> [ACTIVITY] For the material below, return exactly the lines starting at the line containing "flip-flops by register" and ending at the line containing "3480 | 32300 |", both ends included, and no others.

> [MATERIAL TO PROCESS]
>>>>

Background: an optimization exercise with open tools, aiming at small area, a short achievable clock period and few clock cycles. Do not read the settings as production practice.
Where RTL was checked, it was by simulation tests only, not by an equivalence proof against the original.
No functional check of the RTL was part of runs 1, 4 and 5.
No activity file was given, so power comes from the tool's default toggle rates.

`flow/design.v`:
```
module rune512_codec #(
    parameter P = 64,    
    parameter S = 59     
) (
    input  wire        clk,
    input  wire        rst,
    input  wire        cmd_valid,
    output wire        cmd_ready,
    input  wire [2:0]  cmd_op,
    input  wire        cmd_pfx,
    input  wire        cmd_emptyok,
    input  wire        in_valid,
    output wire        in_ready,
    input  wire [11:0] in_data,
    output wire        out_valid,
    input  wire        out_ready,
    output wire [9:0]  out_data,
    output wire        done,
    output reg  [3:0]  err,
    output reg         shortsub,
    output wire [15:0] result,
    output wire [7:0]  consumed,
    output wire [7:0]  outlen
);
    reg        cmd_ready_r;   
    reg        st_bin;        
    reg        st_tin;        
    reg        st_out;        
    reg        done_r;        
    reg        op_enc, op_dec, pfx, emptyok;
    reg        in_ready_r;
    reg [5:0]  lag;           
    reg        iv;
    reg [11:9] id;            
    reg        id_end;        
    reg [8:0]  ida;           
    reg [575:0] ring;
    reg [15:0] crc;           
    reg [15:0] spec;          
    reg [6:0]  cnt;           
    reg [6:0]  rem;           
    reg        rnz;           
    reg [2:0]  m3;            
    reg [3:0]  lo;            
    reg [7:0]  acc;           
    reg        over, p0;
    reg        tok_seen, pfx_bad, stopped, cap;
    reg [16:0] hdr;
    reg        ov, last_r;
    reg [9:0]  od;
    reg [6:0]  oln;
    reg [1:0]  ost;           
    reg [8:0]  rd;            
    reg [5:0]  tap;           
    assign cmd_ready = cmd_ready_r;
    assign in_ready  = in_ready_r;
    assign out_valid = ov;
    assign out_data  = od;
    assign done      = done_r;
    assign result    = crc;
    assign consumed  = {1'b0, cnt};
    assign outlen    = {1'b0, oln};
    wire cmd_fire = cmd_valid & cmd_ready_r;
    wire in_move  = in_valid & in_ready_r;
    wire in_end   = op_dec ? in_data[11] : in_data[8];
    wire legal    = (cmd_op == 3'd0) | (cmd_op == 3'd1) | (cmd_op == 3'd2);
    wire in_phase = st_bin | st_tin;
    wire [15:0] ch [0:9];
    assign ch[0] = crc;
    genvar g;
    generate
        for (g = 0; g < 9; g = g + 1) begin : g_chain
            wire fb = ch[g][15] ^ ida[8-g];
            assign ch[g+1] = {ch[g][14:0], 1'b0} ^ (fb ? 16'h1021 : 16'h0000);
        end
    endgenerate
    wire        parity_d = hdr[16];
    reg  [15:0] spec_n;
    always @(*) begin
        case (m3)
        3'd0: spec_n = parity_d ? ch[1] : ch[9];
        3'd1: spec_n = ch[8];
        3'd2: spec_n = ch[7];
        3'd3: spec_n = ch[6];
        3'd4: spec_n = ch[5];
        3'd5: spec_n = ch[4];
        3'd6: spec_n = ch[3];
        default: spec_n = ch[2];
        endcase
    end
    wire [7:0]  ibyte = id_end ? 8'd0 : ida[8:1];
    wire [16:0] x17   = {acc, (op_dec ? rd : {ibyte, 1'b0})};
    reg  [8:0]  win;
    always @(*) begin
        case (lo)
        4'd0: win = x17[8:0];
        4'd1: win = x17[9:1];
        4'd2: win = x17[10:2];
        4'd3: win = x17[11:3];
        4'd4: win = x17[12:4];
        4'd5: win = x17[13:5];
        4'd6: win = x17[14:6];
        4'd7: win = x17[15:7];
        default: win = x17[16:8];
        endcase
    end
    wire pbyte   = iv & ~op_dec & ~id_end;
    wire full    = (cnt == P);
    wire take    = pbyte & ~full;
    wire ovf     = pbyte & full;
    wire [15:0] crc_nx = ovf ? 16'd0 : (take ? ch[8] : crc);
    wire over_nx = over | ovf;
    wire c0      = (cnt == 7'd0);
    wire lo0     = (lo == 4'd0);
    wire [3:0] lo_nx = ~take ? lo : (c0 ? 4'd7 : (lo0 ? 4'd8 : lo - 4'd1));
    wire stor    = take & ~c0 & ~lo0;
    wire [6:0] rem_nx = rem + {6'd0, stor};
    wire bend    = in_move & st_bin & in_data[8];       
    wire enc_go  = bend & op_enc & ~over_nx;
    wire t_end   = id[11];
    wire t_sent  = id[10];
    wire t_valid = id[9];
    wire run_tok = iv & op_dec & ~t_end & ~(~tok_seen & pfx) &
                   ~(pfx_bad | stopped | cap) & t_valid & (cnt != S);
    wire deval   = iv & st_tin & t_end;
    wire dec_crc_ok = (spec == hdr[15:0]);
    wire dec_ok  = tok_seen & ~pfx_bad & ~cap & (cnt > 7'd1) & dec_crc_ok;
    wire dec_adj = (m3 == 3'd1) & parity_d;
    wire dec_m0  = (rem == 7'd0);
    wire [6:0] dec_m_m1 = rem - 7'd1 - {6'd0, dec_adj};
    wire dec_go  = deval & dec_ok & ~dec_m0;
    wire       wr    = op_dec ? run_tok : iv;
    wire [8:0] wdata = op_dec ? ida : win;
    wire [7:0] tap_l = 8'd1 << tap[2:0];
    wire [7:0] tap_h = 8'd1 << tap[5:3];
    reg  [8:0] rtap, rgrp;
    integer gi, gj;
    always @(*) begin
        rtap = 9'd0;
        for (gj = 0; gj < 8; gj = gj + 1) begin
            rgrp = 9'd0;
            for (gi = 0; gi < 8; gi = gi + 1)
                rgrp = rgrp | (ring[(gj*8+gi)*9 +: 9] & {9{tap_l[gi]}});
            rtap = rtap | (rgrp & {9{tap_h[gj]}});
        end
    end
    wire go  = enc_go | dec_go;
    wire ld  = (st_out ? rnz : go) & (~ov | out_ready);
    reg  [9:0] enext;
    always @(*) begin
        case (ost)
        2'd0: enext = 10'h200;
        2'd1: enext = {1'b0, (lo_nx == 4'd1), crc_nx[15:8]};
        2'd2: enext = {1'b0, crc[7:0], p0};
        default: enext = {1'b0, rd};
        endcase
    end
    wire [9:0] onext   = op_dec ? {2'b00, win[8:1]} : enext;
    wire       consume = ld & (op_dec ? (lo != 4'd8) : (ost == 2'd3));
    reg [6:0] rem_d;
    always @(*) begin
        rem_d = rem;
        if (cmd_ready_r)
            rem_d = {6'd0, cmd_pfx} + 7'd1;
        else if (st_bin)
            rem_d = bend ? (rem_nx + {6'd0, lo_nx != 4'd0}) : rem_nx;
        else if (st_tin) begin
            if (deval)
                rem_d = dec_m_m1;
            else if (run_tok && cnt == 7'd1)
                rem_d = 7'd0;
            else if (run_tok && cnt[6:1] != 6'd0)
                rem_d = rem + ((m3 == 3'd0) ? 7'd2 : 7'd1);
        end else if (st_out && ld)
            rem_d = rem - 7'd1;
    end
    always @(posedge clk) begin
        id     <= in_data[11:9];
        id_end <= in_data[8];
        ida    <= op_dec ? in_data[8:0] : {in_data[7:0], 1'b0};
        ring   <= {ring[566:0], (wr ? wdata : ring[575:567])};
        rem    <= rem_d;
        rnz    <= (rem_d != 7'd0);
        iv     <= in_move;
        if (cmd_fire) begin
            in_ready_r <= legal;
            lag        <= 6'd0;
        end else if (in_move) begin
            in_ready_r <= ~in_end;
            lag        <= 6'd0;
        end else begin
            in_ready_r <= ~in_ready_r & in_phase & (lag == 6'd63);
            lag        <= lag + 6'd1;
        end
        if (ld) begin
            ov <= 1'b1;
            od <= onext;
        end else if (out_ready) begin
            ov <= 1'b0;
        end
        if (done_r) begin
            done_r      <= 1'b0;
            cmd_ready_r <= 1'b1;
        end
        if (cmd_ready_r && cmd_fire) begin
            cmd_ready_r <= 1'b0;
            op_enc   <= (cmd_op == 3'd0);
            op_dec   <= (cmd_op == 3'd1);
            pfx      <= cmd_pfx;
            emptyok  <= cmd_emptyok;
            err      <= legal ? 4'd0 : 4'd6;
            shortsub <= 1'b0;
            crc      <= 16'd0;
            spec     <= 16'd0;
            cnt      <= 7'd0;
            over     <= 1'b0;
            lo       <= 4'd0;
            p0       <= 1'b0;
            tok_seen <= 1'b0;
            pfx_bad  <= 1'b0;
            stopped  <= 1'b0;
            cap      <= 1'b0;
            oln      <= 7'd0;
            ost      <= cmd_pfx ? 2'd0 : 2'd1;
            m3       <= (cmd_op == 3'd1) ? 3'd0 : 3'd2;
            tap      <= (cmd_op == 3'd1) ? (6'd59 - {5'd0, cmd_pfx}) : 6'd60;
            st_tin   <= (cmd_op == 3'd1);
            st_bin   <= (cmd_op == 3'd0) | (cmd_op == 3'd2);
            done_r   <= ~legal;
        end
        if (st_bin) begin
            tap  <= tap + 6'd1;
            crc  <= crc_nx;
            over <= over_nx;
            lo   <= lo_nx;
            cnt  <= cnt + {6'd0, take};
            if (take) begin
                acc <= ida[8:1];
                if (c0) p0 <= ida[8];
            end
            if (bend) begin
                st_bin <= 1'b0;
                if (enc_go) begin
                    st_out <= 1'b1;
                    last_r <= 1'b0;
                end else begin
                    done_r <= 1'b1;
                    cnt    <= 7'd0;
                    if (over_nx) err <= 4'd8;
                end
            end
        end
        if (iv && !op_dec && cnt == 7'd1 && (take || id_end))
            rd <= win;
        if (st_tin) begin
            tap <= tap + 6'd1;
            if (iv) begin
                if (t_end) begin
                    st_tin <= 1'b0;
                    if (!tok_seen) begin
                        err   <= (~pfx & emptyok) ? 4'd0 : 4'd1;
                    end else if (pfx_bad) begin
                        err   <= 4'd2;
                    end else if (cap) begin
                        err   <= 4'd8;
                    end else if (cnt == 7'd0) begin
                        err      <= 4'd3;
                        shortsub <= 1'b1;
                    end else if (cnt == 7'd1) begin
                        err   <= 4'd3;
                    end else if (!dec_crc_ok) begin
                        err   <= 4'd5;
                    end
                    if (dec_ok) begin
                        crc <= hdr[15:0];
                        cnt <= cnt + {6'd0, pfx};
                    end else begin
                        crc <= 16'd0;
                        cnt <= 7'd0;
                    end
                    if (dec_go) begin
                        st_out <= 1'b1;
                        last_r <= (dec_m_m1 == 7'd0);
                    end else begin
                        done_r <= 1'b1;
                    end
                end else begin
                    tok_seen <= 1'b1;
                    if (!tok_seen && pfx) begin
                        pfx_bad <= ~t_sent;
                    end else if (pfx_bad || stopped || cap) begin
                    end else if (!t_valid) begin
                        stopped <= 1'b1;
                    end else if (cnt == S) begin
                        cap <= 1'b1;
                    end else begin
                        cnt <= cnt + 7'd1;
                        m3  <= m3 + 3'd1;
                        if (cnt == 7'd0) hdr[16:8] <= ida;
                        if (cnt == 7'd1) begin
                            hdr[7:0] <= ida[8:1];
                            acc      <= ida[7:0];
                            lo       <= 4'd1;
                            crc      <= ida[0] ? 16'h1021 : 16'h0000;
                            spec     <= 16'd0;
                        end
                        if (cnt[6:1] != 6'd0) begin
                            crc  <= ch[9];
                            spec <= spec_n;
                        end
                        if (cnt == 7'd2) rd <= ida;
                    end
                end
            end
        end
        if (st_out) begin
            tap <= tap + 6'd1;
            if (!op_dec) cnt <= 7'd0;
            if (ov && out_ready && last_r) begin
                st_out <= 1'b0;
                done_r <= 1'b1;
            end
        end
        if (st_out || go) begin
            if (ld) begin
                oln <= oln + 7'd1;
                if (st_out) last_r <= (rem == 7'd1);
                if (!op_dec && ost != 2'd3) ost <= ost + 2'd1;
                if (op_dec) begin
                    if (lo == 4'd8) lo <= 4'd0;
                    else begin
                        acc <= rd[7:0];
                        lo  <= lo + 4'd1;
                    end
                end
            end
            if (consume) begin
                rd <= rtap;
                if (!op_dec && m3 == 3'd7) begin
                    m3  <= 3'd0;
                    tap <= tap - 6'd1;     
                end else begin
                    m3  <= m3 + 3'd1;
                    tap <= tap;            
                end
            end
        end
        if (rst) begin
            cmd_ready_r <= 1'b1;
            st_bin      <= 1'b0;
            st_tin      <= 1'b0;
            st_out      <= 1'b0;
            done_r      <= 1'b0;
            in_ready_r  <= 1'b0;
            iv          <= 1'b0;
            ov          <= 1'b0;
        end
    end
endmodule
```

<<<<
>>>>

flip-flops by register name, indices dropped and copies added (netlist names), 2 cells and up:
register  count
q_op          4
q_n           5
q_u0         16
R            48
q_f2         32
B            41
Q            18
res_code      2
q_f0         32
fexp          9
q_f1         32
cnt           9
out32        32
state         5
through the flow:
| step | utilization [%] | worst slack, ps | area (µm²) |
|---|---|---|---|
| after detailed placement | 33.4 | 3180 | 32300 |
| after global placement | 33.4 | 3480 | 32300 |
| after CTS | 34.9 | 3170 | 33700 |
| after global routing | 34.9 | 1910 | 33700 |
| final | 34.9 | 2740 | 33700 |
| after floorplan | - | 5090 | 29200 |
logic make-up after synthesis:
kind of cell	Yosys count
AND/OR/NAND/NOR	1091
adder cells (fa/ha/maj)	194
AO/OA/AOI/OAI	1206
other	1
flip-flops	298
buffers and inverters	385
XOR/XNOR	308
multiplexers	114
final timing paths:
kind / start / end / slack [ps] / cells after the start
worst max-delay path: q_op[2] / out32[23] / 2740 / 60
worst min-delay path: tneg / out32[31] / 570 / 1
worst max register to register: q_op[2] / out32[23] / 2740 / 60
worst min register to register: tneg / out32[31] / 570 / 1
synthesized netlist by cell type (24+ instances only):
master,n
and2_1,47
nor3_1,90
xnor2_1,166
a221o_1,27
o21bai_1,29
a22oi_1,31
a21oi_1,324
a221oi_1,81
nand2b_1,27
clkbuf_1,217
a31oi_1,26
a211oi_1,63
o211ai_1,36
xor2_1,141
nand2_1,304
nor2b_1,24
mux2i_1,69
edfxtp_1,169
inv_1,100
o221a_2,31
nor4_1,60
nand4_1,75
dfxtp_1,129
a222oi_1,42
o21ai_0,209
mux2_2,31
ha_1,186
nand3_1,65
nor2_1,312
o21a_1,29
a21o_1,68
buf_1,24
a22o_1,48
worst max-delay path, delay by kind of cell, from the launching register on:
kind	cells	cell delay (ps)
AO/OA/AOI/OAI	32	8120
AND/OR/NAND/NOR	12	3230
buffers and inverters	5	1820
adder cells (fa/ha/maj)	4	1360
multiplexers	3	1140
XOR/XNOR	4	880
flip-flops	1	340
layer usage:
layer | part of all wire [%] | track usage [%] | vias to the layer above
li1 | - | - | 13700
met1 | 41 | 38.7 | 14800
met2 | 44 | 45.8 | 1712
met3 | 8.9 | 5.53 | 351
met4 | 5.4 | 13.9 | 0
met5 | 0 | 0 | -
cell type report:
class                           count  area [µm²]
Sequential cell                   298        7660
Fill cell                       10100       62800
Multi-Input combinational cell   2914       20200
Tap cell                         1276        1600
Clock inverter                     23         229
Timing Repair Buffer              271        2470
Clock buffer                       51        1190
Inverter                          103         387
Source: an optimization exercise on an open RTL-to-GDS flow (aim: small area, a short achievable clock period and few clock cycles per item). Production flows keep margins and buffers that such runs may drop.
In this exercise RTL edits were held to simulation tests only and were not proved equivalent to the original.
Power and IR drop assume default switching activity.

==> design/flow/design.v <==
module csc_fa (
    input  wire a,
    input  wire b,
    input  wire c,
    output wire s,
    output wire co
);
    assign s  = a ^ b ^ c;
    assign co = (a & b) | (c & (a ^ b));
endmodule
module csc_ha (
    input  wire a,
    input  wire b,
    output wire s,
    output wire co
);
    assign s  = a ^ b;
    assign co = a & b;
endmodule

<<<<

> [RESPONSE TO THIS TASK]
flip-flops by register name, indices dropped and copies added (netlist names), 2 cells and up:
register  count
q_op          4
q_n           5
q_u0         16
R            48
q_f2         32
B            41
Q            18
res_code      2
q_f0         32
fexp          9
q_f1         32
cnt           9
out32        32
state         5
through the flow:
| step | utilization [%] | worst slack, ps | area (µm²) |
|---|---|---|---|
| after detailed placement | 33.4 | 3180 | 32300 |
| after global placement | 33.4 | 3480 | 32300 |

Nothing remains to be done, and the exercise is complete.